Stored data entries:
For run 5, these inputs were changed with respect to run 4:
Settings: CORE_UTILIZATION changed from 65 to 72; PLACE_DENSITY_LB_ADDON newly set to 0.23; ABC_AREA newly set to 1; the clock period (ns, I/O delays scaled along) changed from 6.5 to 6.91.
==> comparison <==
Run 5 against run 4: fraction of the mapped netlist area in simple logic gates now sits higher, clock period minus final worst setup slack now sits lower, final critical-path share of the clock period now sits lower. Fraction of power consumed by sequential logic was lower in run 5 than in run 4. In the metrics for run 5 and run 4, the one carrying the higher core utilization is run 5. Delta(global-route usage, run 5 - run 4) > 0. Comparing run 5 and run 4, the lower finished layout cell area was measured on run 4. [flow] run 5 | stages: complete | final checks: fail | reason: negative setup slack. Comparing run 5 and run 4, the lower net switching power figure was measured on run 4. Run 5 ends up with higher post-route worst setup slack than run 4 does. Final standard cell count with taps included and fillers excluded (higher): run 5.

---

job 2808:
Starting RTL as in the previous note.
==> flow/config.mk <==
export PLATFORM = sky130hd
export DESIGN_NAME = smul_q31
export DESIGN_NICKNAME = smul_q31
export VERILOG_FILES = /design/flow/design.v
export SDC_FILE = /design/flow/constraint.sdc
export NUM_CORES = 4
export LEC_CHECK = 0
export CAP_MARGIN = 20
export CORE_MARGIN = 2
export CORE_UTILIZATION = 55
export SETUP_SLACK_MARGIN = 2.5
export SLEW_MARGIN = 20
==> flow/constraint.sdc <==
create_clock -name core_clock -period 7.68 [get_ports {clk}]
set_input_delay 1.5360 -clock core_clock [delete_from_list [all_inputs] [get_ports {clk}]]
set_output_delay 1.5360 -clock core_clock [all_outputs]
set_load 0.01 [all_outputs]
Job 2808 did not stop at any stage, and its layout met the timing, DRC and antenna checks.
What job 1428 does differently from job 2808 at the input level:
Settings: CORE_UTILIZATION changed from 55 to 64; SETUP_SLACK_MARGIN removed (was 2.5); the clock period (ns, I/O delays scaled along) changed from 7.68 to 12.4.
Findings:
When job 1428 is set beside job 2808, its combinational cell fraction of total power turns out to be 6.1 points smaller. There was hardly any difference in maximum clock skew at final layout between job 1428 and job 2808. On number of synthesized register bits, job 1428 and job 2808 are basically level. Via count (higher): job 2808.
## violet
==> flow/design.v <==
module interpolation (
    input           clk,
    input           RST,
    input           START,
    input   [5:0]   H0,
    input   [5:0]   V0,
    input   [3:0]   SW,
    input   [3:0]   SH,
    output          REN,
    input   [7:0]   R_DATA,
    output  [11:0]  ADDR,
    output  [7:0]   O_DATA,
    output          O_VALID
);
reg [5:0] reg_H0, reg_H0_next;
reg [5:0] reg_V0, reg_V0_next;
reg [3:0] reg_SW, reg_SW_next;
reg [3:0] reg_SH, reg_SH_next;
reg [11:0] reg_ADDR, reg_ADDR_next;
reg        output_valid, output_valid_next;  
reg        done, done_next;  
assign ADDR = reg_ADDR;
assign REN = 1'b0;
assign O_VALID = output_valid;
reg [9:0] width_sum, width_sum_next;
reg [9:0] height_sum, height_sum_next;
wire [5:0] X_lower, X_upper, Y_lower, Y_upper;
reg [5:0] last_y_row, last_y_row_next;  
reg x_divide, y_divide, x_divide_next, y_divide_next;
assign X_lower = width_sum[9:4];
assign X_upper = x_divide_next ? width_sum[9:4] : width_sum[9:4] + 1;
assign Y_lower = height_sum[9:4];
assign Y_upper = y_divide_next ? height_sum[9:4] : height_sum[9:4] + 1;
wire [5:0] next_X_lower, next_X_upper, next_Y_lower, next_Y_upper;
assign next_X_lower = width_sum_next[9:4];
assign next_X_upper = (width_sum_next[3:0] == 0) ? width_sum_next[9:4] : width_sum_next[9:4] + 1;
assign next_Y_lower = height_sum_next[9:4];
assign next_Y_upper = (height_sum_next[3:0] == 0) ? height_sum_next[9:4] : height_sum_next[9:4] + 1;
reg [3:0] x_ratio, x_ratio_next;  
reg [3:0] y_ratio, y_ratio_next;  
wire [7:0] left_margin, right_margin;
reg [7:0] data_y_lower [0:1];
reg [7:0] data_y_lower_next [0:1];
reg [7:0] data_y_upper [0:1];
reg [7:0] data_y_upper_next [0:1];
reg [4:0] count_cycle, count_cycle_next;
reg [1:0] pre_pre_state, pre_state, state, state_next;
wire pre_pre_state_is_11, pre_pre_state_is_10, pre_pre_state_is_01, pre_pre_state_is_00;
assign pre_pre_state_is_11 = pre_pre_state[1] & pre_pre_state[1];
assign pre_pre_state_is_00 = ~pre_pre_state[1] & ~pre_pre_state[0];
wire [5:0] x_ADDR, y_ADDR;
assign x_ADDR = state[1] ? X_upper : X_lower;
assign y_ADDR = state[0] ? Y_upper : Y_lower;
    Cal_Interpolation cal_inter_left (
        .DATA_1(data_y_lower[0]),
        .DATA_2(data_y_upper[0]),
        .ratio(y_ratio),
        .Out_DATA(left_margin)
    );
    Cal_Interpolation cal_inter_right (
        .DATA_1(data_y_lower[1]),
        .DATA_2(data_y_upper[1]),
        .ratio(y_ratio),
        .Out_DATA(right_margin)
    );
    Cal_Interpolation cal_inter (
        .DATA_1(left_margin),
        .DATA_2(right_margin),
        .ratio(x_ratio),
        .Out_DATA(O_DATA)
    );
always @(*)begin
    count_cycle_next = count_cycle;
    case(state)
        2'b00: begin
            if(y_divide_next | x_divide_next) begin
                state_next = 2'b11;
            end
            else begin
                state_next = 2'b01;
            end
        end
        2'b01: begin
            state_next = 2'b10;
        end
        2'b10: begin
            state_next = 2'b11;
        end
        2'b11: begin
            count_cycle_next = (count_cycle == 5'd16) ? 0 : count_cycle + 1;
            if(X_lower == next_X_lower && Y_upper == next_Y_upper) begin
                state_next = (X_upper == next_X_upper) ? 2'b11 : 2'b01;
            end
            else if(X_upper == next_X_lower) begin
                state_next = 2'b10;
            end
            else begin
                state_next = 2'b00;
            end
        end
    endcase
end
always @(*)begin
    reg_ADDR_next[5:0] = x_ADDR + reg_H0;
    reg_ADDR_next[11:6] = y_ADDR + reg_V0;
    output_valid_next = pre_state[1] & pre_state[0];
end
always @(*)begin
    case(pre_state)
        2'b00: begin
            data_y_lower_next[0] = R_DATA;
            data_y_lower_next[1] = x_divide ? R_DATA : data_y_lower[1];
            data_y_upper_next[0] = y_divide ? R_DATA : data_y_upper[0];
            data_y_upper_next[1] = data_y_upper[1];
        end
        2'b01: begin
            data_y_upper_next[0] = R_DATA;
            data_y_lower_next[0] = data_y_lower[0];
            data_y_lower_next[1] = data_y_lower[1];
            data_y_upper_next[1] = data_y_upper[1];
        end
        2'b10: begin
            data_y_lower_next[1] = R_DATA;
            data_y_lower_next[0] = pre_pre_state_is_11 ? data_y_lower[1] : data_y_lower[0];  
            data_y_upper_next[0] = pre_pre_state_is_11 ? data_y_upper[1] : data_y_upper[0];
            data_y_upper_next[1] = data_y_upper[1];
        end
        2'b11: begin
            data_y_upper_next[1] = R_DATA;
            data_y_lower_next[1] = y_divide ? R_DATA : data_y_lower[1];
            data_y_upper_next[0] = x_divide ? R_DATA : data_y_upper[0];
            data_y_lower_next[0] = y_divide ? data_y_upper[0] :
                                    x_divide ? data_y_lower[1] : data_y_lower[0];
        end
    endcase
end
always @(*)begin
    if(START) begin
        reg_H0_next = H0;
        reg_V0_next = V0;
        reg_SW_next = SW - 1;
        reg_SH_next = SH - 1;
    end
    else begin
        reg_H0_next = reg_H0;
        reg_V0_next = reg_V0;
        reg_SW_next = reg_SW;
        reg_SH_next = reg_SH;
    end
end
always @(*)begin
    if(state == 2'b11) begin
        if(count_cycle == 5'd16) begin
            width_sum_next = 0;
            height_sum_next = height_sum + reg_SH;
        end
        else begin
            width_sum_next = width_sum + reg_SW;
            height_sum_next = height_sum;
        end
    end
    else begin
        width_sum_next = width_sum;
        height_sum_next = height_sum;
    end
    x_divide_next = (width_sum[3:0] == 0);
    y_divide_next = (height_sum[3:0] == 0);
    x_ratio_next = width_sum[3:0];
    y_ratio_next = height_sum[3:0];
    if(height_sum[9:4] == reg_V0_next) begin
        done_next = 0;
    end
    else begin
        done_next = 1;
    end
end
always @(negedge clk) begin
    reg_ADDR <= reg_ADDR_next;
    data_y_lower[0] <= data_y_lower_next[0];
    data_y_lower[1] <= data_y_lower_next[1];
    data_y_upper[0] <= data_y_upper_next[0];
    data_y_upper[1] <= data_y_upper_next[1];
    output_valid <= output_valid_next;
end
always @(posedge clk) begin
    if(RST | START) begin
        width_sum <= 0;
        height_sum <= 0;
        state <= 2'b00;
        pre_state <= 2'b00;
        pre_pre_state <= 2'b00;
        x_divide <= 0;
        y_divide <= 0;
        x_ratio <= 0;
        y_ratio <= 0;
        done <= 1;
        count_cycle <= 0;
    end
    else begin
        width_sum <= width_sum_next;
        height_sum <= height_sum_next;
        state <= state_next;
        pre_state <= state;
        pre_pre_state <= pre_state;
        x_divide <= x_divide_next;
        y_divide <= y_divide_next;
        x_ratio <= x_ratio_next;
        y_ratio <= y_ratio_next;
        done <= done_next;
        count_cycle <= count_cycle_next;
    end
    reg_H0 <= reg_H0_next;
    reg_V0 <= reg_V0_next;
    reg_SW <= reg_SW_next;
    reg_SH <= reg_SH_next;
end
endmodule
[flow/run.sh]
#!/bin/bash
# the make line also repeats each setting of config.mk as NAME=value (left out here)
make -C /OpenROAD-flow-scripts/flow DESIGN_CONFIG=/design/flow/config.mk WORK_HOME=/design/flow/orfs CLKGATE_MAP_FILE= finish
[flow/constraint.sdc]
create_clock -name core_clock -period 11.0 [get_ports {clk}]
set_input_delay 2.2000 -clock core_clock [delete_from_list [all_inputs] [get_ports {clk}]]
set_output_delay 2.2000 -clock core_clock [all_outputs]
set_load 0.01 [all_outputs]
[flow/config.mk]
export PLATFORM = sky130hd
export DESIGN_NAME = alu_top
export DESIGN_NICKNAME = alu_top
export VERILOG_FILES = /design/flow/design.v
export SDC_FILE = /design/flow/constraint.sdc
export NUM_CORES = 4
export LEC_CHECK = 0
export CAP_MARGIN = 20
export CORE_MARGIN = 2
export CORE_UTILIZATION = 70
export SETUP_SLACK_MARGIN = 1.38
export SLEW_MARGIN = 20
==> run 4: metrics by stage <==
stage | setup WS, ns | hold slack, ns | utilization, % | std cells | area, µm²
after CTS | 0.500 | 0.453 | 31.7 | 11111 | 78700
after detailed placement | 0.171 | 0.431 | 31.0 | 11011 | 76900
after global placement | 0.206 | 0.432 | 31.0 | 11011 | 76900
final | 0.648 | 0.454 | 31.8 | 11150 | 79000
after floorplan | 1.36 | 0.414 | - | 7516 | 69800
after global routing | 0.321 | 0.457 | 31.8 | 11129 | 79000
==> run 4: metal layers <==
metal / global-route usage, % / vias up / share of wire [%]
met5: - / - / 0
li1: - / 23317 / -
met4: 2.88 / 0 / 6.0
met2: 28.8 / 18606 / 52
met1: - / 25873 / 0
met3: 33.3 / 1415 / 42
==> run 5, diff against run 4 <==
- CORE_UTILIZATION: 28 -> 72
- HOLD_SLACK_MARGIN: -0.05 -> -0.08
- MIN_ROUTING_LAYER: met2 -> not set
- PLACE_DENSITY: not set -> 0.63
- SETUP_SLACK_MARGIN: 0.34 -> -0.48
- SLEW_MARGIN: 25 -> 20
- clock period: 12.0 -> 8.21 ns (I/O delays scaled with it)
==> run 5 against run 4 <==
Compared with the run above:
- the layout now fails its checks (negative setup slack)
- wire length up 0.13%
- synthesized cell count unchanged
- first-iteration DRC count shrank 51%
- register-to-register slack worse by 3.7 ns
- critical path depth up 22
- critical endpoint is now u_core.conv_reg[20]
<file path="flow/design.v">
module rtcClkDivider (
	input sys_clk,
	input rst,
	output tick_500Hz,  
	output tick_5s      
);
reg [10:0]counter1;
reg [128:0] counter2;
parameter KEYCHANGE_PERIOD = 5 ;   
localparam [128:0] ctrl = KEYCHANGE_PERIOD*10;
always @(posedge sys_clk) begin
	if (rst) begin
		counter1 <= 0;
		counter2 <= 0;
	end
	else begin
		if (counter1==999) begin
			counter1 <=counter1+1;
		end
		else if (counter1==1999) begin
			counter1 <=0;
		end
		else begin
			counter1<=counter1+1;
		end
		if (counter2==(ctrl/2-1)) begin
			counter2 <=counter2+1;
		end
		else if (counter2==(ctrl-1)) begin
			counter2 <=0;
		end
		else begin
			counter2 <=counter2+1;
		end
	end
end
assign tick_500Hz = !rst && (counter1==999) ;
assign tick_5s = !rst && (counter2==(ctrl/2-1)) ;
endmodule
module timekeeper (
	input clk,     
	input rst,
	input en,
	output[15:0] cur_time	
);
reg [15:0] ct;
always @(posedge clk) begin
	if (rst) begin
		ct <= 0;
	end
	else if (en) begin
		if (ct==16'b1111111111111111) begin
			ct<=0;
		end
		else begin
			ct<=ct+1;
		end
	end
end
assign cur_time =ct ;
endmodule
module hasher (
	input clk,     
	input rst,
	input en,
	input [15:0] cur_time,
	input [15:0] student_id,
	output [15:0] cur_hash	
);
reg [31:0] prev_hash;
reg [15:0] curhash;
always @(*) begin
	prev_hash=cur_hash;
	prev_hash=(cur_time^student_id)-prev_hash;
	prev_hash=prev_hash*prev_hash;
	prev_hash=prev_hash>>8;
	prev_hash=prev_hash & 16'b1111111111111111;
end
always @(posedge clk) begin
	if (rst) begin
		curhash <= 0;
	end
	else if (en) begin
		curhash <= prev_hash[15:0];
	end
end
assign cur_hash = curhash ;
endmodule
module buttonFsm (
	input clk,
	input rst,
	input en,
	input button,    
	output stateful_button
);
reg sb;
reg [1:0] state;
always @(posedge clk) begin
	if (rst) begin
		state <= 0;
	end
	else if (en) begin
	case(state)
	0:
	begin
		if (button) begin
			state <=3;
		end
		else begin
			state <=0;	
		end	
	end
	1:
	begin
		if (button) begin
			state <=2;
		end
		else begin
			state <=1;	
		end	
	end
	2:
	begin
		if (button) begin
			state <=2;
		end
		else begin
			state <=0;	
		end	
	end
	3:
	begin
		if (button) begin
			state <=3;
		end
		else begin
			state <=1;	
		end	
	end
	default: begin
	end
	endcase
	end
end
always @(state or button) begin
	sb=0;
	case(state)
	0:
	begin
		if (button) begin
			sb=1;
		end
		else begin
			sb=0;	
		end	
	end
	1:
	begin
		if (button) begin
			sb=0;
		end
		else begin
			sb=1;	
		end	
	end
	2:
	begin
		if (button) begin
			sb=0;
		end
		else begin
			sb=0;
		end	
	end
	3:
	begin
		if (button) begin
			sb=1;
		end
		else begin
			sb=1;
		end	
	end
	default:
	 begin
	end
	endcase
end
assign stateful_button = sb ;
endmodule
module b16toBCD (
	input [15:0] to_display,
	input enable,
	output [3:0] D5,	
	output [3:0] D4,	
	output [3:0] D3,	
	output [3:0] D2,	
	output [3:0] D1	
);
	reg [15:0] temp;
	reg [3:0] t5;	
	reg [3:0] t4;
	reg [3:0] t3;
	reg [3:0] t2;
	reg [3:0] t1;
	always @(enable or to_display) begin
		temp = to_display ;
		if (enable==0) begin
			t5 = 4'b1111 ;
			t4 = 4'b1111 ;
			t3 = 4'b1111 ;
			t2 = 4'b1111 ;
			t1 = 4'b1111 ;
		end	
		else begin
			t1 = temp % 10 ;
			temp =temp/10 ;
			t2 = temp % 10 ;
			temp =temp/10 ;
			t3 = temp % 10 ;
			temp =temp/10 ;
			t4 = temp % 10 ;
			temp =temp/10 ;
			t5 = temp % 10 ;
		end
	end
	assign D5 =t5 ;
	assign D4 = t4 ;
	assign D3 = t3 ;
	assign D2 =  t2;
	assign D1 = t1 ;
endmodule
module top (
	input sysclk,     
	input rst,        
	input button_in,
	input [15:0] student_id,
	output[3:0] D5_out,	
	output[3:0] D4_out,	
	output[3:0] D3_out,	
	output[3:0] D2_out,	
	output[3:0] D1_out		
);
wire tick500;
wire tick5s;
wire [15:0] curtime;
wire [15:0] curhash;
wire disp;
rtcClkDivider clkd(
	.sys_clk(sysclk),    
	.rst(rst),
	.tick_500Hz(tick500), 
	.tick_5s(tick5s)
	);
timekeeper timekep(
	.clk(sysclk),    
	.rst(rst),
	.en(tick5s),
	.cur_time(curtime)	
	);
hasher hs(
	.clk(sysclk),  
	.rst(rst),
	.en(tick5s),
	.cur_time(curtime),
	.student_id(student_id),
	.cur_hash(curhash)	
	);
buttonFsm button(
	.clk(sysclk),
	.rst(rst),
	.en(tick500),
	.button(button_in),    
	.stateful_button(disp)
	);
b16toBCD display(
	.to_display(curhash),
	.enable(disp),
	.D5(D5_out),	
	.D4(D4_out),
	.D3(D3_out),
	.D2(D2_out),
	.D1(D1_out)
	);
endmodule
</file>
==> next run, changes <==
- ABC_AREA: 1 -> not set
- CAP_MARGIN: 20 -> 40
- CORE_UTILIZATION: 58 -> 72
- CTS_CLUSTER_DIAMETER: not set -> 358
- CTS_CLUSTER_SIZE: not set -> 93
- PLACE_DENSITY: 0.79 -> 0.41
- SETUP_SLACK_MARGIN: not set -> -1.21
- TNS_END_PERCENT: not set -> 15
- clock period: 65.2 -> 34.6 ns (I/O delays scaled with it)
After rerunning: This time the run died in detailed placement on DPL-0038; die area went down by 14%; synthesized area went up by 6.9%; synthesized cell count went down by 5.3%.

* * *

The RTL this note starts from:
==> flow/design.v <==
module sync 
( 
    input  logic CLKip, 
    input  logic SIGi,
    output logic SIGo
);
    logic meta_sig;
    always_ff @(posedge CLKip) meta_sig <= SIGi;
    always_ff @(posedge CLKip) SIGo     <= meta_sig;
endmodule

**Task to carry out:**
Lines containing the word "CLKip" must be found in the data above and copied.

**Written response:**
    input  logic CLKip, 
    always_ff @(posedge CLKip) meta_sig <= SIGi;
    always_ff @(posedge CLKip) SIGo     <= meta_sig;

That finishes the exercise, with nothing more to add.